## Stored data entries
= = = = = = =
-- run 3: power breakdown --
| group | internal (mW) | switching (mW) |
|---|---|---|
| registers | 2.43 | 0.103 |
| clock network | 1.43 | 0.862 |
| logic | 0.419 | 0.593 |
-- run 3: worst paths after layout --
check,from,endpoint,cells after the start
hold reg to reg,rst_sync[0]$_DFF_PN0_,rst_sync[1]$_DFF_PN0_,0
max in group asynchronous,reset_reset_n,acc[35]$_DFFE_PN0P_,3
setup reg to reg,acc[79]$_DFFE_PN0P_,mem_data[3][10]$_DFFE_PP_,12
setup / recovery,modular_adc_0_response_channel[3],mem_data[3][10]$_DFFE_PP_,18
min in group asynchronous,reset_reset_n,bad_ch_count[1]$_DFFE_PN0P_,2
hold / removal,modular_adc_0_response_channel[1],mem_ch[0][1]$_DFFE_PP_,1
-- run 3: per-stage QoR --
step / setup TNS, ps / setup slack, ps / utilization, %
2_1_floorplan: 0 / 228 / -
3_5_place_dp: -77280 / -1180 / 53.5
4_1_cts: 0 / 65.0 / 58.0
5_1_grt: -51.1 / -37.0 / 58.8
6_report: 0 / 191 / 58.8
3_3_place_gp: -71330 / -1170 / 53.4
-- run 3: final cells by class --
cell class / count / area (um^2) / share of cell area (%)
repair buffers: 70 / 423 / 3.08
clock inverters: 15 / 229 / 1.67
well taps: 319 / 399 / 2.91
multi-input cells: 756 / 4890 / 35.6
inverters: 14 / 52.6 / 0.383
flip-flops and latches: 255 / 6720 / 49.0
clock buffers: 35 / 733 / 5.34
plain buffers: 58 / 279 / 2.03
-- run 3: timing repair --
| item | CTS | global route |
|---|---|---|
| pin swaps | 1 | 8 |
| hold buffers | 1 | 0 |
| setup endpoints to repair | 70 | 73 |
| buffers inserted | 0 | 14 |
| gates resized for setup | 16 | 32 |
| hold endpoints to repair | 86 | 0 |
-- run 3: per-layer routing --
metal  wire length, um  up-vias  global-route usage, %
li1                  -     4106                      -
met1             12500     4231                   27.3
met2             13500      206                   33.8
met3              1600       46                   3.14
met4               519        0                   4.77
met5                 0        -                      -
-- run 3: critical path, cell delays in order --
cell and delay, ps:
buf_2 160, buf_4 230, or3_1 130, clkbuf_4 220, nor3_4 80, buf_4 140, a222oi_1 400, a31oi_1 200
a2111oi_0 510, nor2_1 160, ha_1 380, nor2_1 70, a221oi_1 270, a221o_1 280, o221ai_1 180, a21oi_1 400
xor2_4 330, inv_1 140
--- src/rtl/i2c_bus_frontend_if.sv ---
// Pad-side and event-side signal bundle of the I2C bus front end.
// The slave modport is the front end itself; master is whoever drives the pads and controls.
interface i2c_bus_frontend_if;
   logic       ena;
   logic       filter_en;
   logic       scl_in;
   logic       sda_in;
   logic       glitch_clr;
   logic       scl_o;
   logic       sda_o;
   logic       scl_rise;
   logic       scl_fall;
   logic       start_det;
   logic       stop_det;
   logic       bus_busy;
   logic [7:0] glitch_cnt;

   modport slave (
      input  ena, filter_en, scl_in, sda_in, glitch_clr,
      output scl_o, sda_o, scl_rise, scl_fall, start_det, stop_det, bus_busy, glitch_cnt
   );

   modport master (
      output ena, filter_en, scl_in, sda_in, glitch_clr,
      input  scl_o, sda_o, scl_rise, scl_fall, start_det, stop_det, bus_busy, glitch_cnt
   );
endinterface
File: src/rtl/lut_eval_engine.sv
// lut_eval_engine: N_CH runtime-reloadable truth tables evaluated in parallel.
// Optional table parity check on load: define LUT_PARITY_EN.
`default_nettype none

// +--------------------------------------------------------------------------+
// | Module      : lut_eval_engine                                            |
// | Description : Registered multi-channel LUT evaluator with a serial table |
// |               load port (shadow register, atomic commit). Optional       |
// |               macro LUT_PARITY_EN adds an even-parity check on commit.   |
// | Revision    : 1.0 - initial release                                      |
// +--------------------------------------------------------------------------+
module lut_eval_engine #(
    parameter int                   N_IN       = 6,
    parameter int                   N_CH       = 2,
    parameter logic [(1<<N_IN)-1:0] TABLE_INIT = '0
) (
    input  logic                                     clk,
    input  logic                                     rst,
    input  logic                                     in_valid_i,
    input  logic [N_IN-1:0]                          in_data_i,
    output logic                                     in_ready_o,
    output logic                                     out_valid_o,
    output logic [N_CH-1:0]                          out_data_o,
    input  logic                                     cfg_start_i,
    input  logic [((N_CH > 1) ? $clog2(N_CH) : 1)-1:0] cfg_ch_i,
    input  logic                                     cfg_valid_i,
    input  logic                                     cfg_bit_i,
    output logic                                     cfg_busy_o,
    output logic                                     cfg_done_o,
    input  logic                                     cfg_par_i,
    output logic                                     cfg_err_o
);

    localparam int DEPTH = 1 << N_IN;
    localparam int CH_W  = (N_CH > 1) ? $clog2(N_CH) : 1;

    typedef enum logic [0:0] {
        ST_RUN  = 1'b0,
        ST_LOAD = 1'b1
    } state_t;

    state_t              state_q, state_d;
    logic [DEPTH-1:0]    table_q [N_CH];
    logic [DEPTH-1:0]    shadow_q, shadow_d, shadow_next;
    logic [N_IN-1:0]     cnt_q, cnt_d;
    logic [CH_W-1:0]     ch_q, ch_d;
    logic                par_q, par_d;
    logic                done_q;
    logic                out_valid_q;
    logic [N_CH-1:0]     out_data_q, out_data_d;
    logic                load_end;
    logic                commit;
    logic                par_ok;
    logic                accept;

    assign in_ready_o  = (state_q == ST_RUN);
    assign cfg_busy_o  = (state_q == ST_LOAD);
    assign cfg_done_o  = done_q;
    assign out_valid_o = out_valid_q;
    assign out_data_o  = out_data_q;
    assign accept      = in_valid_i & in_ready_o;

    // Shadow contents including the bit arriving this cycle; used for the
    // final-beat commit so the last bit does not need an extra cycle.
    always_comb begin
        shadow_next        = shadow_q;
        shadow_next[cnt_q] = cfg_bit_i;
    end

`ifdef LUT_PARITY_EN
    logic err_q;

    assign par_ok    = ((^shadow_next) == par_q);
    assign cfg_err_o = err_q;

    always_ff @(posedge clk or posedge rst) begin
        if (rst) begin
            err_q <= 1'b0;
        end else if (load_end && !par_ok) begin
            err_q <= 1'b1;
        end
    end
`else
    logic unused_par;

    assign par_ok     = 1'b1;
    assign cfg_err_o  = 1'b0;
    assign unused_par = par_q;
`endif

    always_comb begin
        state_d  = state_q;
        shadow_d = shadow_q;
        cnt_d    = cnt_q;
        ch_d     = ch_q;
        par_d    = par_q;
        load_end = 1'b0;
        commit   = 1'b0;
        case (state_q)
            ST_RUN: begin
                if (cfg_start_i) begin
                    state_d  = ST_LOAD;
                    shadow_d = '0;
                    cnt_d    = '0;
                    ch_d     = cfg_ch_i;
                    par_d    = cfg_par_i;
                end
            end
            ST_LOAD: begin
                // A restart takes priority over a coincident final beat.
                if (cfg_start_i) begin
                    shadow_d = '0;
                    cnt_d    = '0;
                    ch_d     = cfg_ch_i;
                    par_d    = cfg_par_i;
                end else if (cfg_valid_i) begin
                    shadow_d = shadow_next;
                    cnt_d    = cnt_q + N_IN'(1);
                    if (cnt_q == N_IN'(DEPTH - 1)) begin
                        load_end = 1'b1;
                        commit   = par_ok;
                        state_d  = ST_RUN;
                    end
                end
            end
            default: state_d = ST_RUN;
        endcase
    end

    always_comb begin
        out_data_d = out_data_q;
        if (accept) begin
            for (int k = 0; k < N_CH; k++) begin
                out_data_d[k] = table_q[k][in_data_i];
            end
        end
    end

    always_ff @(posedge clk or posedge rst) begin
        if (rst) begin
            state_q     <= ST_RUN;
            shadow_q    <= '0;
            cnt_q       <= '0;
            ch_q        <= '0;
            par_q       <= 1'b0;
            done_q      <= 1'b0;
            out_valid_q <= 1'b0;
            out_data_q  <= '0;
        end else begin
            state_q     <= state_d;
            shadow_q    <= shadow_d;
            cnt_q       <= cnt_d;
            ch_q        <= ch_d;
            par_q       <= par_d;
            done_q      <= load_end;
            out_valid_q <= accept;
            out_data_q  <= out_data_d;
        end
    end

    // Latched channel numbers at or above N_CH match no table and are dropped.
    always_ff @(posedge clk or posedge rst) begin
        if (rst) begin
            for (int k = 0; k < N_CH; k++) begin
                table_q[k] <= TABLE_INIT;
            end
        end else if (commit) begin
            for (int k = 0; k < N_CH; k++) begin
                if (ch_q == CH_W'(k)) begin
                    table_q[k] <= shadow_next;
                end
            end
        end
    end

endmodule

`default_nettype wire
**src/rtl/vga_pkg.sv**
```systemverilog
// Shared VGA 640x480@60 Hz timing constants and coordinate type.
// Used by the timing pipe, the renderer and the mouse overlay.
package vga_pkg;

    typedef logic [9:0] coord_t;

    // Horizontal timing in pixel clocks
    localparam coord_t H_ACTIVE = 10'd640;
    localparam coord_t H_FP     = 10'd16;
    localparam coord_t H_SYNC   = 10'd96;
    localparam coord_t H_BP     = 10'd48;
    localparam coord_t H_TOTAL  = H_ACTIVE + H_FP + H_SYNC + H_BP;  // 800

    // Vertical timing in lines
    localparam coord_t V_ACTIVE = 10'd480;
    localparam coord_t V_FP     = 10'd10;
    localparam coord_t V_SYNC   = 10'd2;
    localparam coord_t V_BP     = 10'd33;
    localparam coord_t V_TOTAL  = V_ACTIVE + V_FP + V_SYNC + V_BP;  // 525

    // Inclusive sync windows on the undelayed counters
    localparam coord_t H_SYNC_START = H_ACTIVE + H_FP;               // 656
    localparam coord_t H_SYNC_END   = H_SYNC_START + H_SYNC - 10'd1; // 751
    localparam coord_t V_SYNC_START = V_ACTIVE + V_FP;               // 490
    localparam coord_t V_SYNC_END   = V_SYNC_START + V_SYNC - 10'd1; // 491

    localparam coord_t H_LAST = H_TOTAL - 10'd1;
    localparam coord_t V_LAST = V_TOTAL - 10'd1;

    localparam int unsigned TAP_DEPTH    = 6;
    localparam int unsigned SYNC_DELAY   = 1;
    localparam int unsigned COORD_PAIR_W = 20;

    function automatic logic in_span(input coord_t c, input coord_t lo, input coord_t hi);
        return (c >= lo) && (c <= hi);
    endfunction

endpackage

```
**src/rtl/coord_delay_line.sv**
```systemverilog
// Shift register of packed {v,h} coordinate pairs with every stage exposed.
//   clk_i   pixel clock
//   rst_i   asynchronous active-high reset, clears all stages to 0
//   d_i     coordinate pair entering stage 0
//   taps_o  taps_o[k] is d_i delayed by k+1 cycles
module coord_delay_line #(
    parameter int unsigned DEPTH = 6,
    parameter int unsigned WIDTH = 20
) (
    input  logic                        clk_i,
    input  logic                        rst_i,
    input  logic [WIDTH-1:0]            d_i,
    output logic [DEPTH-1:0][WIDTH-1:0] taps_o
);

    logic [DEPTH-1:0][WIDTH-1:0] taps_q;

    always_ff @(posedge clk_i or posedge rst_i) begin
        if (rst_i) begin
            taps_q <= '0;
        end else begin
            taps_q <= {taps_q[DEPTH-2:0], d_i};
        end
    end

    assign taps_o = taps_q;

endmodule

```
**src/rtl/vga_timing_pipe.sv**
```systemverilog
// VGA 640x480@60 Hz timing generator with delayed coordinate taps for the
// renderer's ROM-fetch pipeline.
//   clk_25mhz_i           25 MHz pixel clock
//   rst_i                 asynchronous active-high reset
//   h_cnt_o / v_cnt_o     current column (0..799) / line (0..524)
//   h_cnt_k_o / v_cnt_k_o counters delayed by k cycles (k = 1..6)
//   valid_o               inside the 640x480 visible area, aligned with h/v_cnt
//   hsync_o / vsync_o     active-low syncs, SYNC_DELAY cycles behind h/v_cnt
//   frame_start_o         one-cycle pulse while (h_cnt, v_cnt) == (0, 0)
module vga_timing_pipe
    import vga_pkg::*;
(
    input  logic   clk_25mhz_i,
    input  logic   rst_i,
    output coord_t h_cnt_o,
    output coord_t v_cnt_o,
    output coord_t h_cnt_1_o,
    output coord_t h_cnt_2_o,
    output coord_t h_cnt_3_o,
    output coord_t h_cnt_4_o,
    output coord_t h_cnt_5_o,
    output coord_t h_cnt_6_o,
    output coord_t v_cnt_1_o,
    output coord_t v_cnt_2_o,
    output coord_t v_cnt_3_o,
    output coord_t v_cnt_4_o,
    output coord_t v_cnt_5_o,
    output coord_t v_cnt_6_o,
    output logic   valid_o,
    output logic   hsync_o,
    output logic   vsync_o,
    output logic   frame_start_o
);

    // run_q holds the counters at (0,0) for the first edge after reset so that
    // the first post-reset cycle presents pixel (0,0) with valid and frame_start.
    logic   run_q;
    coord_t h_q, h_d;
    coord_t v_q, v_d;
    logic   valid_q;
    logic   frame_start_q;

    always_comb begin
        h_d = h_q;
        v_d = v_q;
        if (run_q) begin
            if (h_q == H_LAST) begin
                h_d = '0;
                v_d = (v_q == V_LAST) ? '0 : v_q + 10'd1;
            end else begin
                h_d = h_q + 10'd1;
            end
        end
    end

    // valid/frame_start are computed from next-state counters so they line up
    // with h_q/v_q in the same cycle.
    always_ff @(posedge clk_25mhz_i or posedge rst_i) begin
        if (rst_i) begin
            run_q         <= 1'b0;
            h_q           <= '0;
            v_q           <= '0;
            valid_q       <= 1'b0;
            frame_start_q <= 1'b0;
        end else begin
            run_q         <= 1'b1;
            h_q           <= h_d;
            v_q           <= v_d;
            valid_q       <= (h_d < H_ACTIVE) && (v_d < V_ACTIVE);
            frame_start_q <= (h_d == '0) && (v_d == '0);
        end
    end

    // Sync delay: {vsync, hsync} per stage, idle-high.
    logic [1:0]                  sync_raw;
    logic [SYNC_DELAY-1:0][1:0]  sync_q;
    logic [SYNC_DELAY-1:0][1:0]  sync_shift;

    assign sync_raw = {~in_span(v_q, V_SYNC_START, V_SYNC_END),
                       ~in_span(h_q, H_SYNC_START, H_SYNC_END)};

    if (SYNC_DELAY > 1) begin : g_sync_multi
        assign sync_shift = {sync_q[SYNC_DELAY-2:0], sync_raw};
    end else begin : g_sync_single
        assign sync_shift = sync_raw;
    end

    always_ff @(posedge clk_25mhz_i or posedge rst_i) begin
        if (rst_i) begin
            sync_q <= '1;
        end else begin
            sync_q <= sync_shift;
        end
    end

    // Coordinate taps
    logic [TAP_DEPTH-1:0][COORD_PAIR_W-1:0] taps;

    coord_delay_line #(
        .DEPTH (TAP_DEPTH),
        .WIDTH (COORD_PAIR_W)
    ) u_taps (
        .clk_i  (clk_25mhz_i),
        .rst_i  (rst_i),
        .d_i    ({v_q, h_q}),
        .taps_o (taps)
    );

    assign h_cnt_o       = h_q;
    assign v_cnt_o       = v_q;
    assign valid_o       = valid_q;
    assign frame_start_o = frame_start_q;
    assign hsync_o       = sync_q[SYNC_DELAY-1][0];
    assign vsync_o       = sync_q[SYNC_DELAY-1][1];

    assign h_cnt_1_o = taps[0][9:0];
    assign h_cnt_2_o = taps[1][9:0];
    assign h_cnt_3_o = taps[2][9:0];
    assign h_cnt_4_o = taps[3][9:0];
    assign h_cnt_5_o = taps[4][9:0];
    assign h_cnt_6_o = taps[5][9:0];
    assign v_cnt_1_o = taps[0][19:10];
    assign v_cnt_2_o = taps[1][19:10];
    assign v_cnt_3_o = taps[2][19:10];
    assign v_cnt_4_o = taps[3][19:10];
    assign v_cnt_5_o = taps[4][19:10];
    assign v_cnt_6_o = taps[5][19:10];

endmodule

```
**config.mk**
```make
export PLATFORM = sky130hd
export DESIGN_NAME = vga_timing_pipe
export DESIGN_NICKNAME = d
export VERILOG_FILES = /design/src/rtl/vga_pkg.sv /design/src/rtl/coord_delay_line.sv /design/src/rtl/vga_timing_pipe.sv
export SDC_FILE = /design/constraint.sdc
export NUM_CORES = 1
export LEC_CHECK = 0
export CAP_MARGIN = 30
export CORE_MARGIN = 2
export CORE_UTILIZATION = 49
export CTS_CLUSTER_DIAMETER = 200
export CTS_CLUSTER_SIZE = 40
export DETAILED_ROUTE_END_ITERATION = 6
export PLACE_DENSITY_LB_ADDON = 0.12
export SETUP_SLACK_MARGIN = 0.4
export SYNTH_ARGS = -nofsm -noshare
export SYNTH_HDL_FRONTEND = slang
export SYNTH_SLANG_ARGS = --single-unit
```
**constraint.sdc**
```tcl
create_clock -name clk_25mhz_i -period 11.8 [get_ports clk_25mhz_i]
set_input_delay 2.36 -clock clk_25mhz_i [delete_from_list [all_inputs] [get_ports clk_25mhz_i]]
set_output_delay 2.36 -clock clk_25mhz_i [all_outputs]
set_load 0.05 [all_outputs]
```
==> results of run 1 <==
==> cell families after synthesis <==
group / share of synthesized area
adders and majority gates: 0.0135
DFF: 0.786
AOI/OAI and AO/OA: 0.0501
xor gates and xnor gates: 0.0244
and+or+nand+nor: 0.0986
other: 0.000812
buffers and inverters: 0.0236
muxes: 0.00325
[src/rtl/bcd_pkg.sv]
// Shared types and constants for the binary-to-BCD converter.
package bcd_pkg;

    typedef enum logic [1:0] {
        IDLE  = 2'd0,
        SHIFT = 2'd1,
        DONE  = 2'd2
    } state_t;

    localparam int unsigned BCD_W      = 4;
    localparam int unsigned ADJ_THRESH = 5;
    localparam int unsigned ADJ_ADD    = 3;

endpackage

[src/rtl/product_bcd_converter_if.sv]
// Input/output handshake bundle between the multiplier, converter and display path.
interface product_bcd_converter_if #(
    parameter int unsigned WIDTH  = 8,
    parameter int unsigned DIGITS = 3
);
    logic                  in_valid;
    logic                  in_ready;
    logic [WIDTH-1:0]      bin_in;
    logic                  out_valid;
    logic                  out_ready;
    logic [4*DIGITS-1:0]   bcd_out;
    logic [WIDTH-1:0]      bin_echo;
    logic                  busy;

    modport master (
        output in_valid, bin_in, out_ready,
        input  in_ready, out_valid, bcd_out, bin_echo, busy
    );

    modport slave (
        input  in_valid, bin_in, out_ready,
        output in_ready, out_valid, bcd_out, bin_echo, busy
    );
endinterface

[src/rtl/bcd_digit_adjust.sv]
// Double-dabble digit correction: adds 3 to a BCD digit that is 5 or more.
module bcd_digit_adjust
    import bcd_pkg::*;
(
    input  logic [BCD_W-1:0] i_digit,
    output logic [BCD_W-1:0] o_digit_c
);
    assign o_digit_c = (i_digit >= BCD_W'(ADJ_THRESH)) ? i_digit + BCD_W'(ADJ_ADD)
                                                        : i_digit;
endmodule

[src/rtl/product_bcd_converter.sv]
// Sequential shift-and-add-3 converter turning the multiplier product into BCD digits,
// one bit per cycle, with valid/ready handshakes on both sides.
module product_bcd_converter
    import bcd_pkg::*;
#(
    parameter int unsigned WIDTH  = 8,
    parameter int unsigned DIGITS = 3
) (
    input  logic                     clk,
    input  logic                     rst,
    product_bcd_converter_if.slave   bus
);
    localparam int unsigned BCD_TOT = BCD_W * DIGITS;
    localparam int unsigned CNT_W   = (WIDTH > 1) ? $clog2(WIDTH) : 1;

    state_t               r_state;
    logic [CNT_W-1:0]     r_cnt;
    logic [WIDTH-1:0]     r_bin;
    logic [WIDTH-1:0]     r_echo;
    logic [BCD_TOT-1:0]   r_acc;
    logic [BCD_TOT-1:0]   r_bcd_out;
    logic                 r_out_valid;
    logic                 r_busy;

    logic [BCD_TOT-1:0]   w_acc_adj;
    logic [BCD_TOT-1:0]   w_acc_next;
    logic                 w_unused_msb;

    // Per-digit +3 correction, no carry between digits
    for (genvar g = 0; g < int'(DIGITS); g++) begin : g_adj
        bcd_digit_adjust u_adj (
            .i_digit   (r_acc[g*BCD_W +: BCD_W]),
            .o_digit_c (w_acc_adj[g*BCD_W +: BCD_W])
        );
    end

    // The top accumulator bit shifted out is always zero for legal DIGITS/WIDTH
    assign w_acc_next   = {w_acc_adj[BCD_TOT-2:0], r_bin[WIDTH-1]};
    assign w_unused_msb = w_acc_adj[BCD_TOT-1];

    always_ff @(posedge clk) begin
        if (rst) begin
            r_state     <= IDLE;
            r_cnt       <= '0;
            r_bin       <= '0;
            r_echo      <= '0;
            r_acc       <= '0;
            r_bcd_out   <= '0;
            r_out_valid <= 1'b0;
            r_busy      <= 1'b0;
        end else begin
            case (r_state)
                IDLE: begin
                    if (bus.in_valid) begin
                        r_state <= SHIFT;
                        r_bin   <= bus.bin_in;
                        r_echo  <= bus.bin_in;
                        r_acc   <= '0;
                        r_cnt   <= '0;
                        r_busy  <= 1'b1;
                    end
                end
                SHIFT: begin
                    r_acc <= w_acc_next;
                    r_bin <= {r_bin[WIDTH-2:0], 1'b0};
                    r_cnt <= r_cnt + CNT_W'(1);
                    if (r_cnt == CNT_W'(WIDTH - 1)) begin
                        r_state     <= DONE;
                        r_bcd_out   <= w_acc_next;
                        r_busy      <= 1'b0;
                        r_out_valid <= 1'b1;
                    end
                end
                DONE: begin
                    if (bus.out_ready) begin
                        r_state     <= IDLE;
                        r_out_valid <= 1'b0;
                    end
                end
                default: begin
                    r_state     <= IDLE;
                    r_busy      <= 1'b0;
                    r_out_valid <= 1'b0;
                end
            endcase
        end
    end

    // Ready is held off for the whole time reset is asserted
    assign bus.in_ready  = (r_state == IDLE) && !rst;
    assign bus.out_valid = r_out_valid;
    assign bus.busy      = r_busy;
    assign bus.bcd_out   = r_bcd_out;
    assign bus.bin_echo  = r_echo;

endmodule

[src/flat_wrapper.sv]
// flat-port wrapper written by rule: the top's interface ports become plain ports
module product_bcd_converter_flat import bcd_pkg::*;
#(
    parameter int unsigned WIDTH  = 8,
    parameter int unsigned DIGITS = 3
)
  (clk, rst, bus_in_valid, bus_bin_in, bus_out_ready, bus_in_ready, bus_out_valid, bus_bcd_out, bus_bin_echo, bus_busy);
  product_bcd_converter_if #(.WIDTH(WIDTH), .DIGITS(DIGITS)) bus_i ();
  input  logic clk;
  input  logic rst;
  input wire logic [$bits(bus_i.in_valid)-1:0] bus_in_valid;
  input wire logic [$bits(bus_i.bin_in)-1:0] bus_bin_in;
  input wire logic [$bits(bus_i.out_ready)-1:0] bus_out_ready;
  output wire logic [$bits(bus_i.in_ready)-1:0] bus_in_ready;
  output wire logic [$bits(bus_i.out_valid)-1:0] bus_out_valid;
  output wire logic [$bits(bus_i.bcd_out)-1:0] bus_bcd_out;
  output wire logic [$bits(bus_i.bin_echo)-1:0] bus_bin_echo;
  output wire logic [$bits(bus_i.busy)-1:0] bus_busy;
  assign bus_i.in_valid = bus_in_valid;
  assign bus_i.bin_in = bus_bin_in;
  assign bus_i.out_ready = bus_out_ready;
  assign bus_in_ready = bus_i.in_ready;
  assign bus_out_valid = bus_i.out_valid;
  assign bus_bcd_out = bus_i.bcd_out;
  assign bus_bin_echo = bus_i.bin_echo;
  assign bus_busy = bus_i.busy;
  product_bcd_converter #(.WIDTH(WIDTH), .DIGITS(DIGITS)) u_core (.clk(clk), .rst(rst), .bus(bus_i));
endmodule
[config.mk]
export PLATFORM = sky130hd
export DESIGN_NAME = product_bcd_converter_flat
export DESIGN_NICKNAME = d
export VERILOG_FILES = /design/src/rtl/bcd_pkg.sv /design/src/rtl/product_bcd_converter_if.sv /design/src/rtl/bcd_digit_adjust.sv /design/src/rtl/product_bcd_converter.sv /design/src/flat_wrapper.sv
export SDC_FILE = /design/constraint.sdc
export NUM_CORES = 1
export LEC_CHECK = 0
export ABC_AREA = 1
export CAP_MARGIN = 20
export CORE_MARGIN = 3
export CORE_UTILIZATION = 52
export CTS_CLUSTER_SIZE = 24
export DETAILED_ROUTE_END_ITERATION = 6
export HOLD_SLACK_MARGIN = 0.02
export PLACE_DENSITY = 0.84
export SLEW_MARGIN = 0
export SYNTH_ARGS = -nofsm -noshare
export SYNTH_HDL_FRONTEND = slang
export SYNTH_SLANG_ARGS = --single-unit
[constraint.sdc]
create_clock -name clk -period 1.6 [get_ports clk]
set_input_delay 0.32 -clock clk [delete_from_list [all_inputs] [get_ports clk]]
set_output_delay 0.32 -clock clk [all_outputs]
set_load 0.01 [all_outputs]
= = = = = = =
## Your goal
In the data above, copy every line where the string "global" appears.

## Finished exercise
| item | CTS | global route |
metal  wire length, um  up-vias  global-route usage, %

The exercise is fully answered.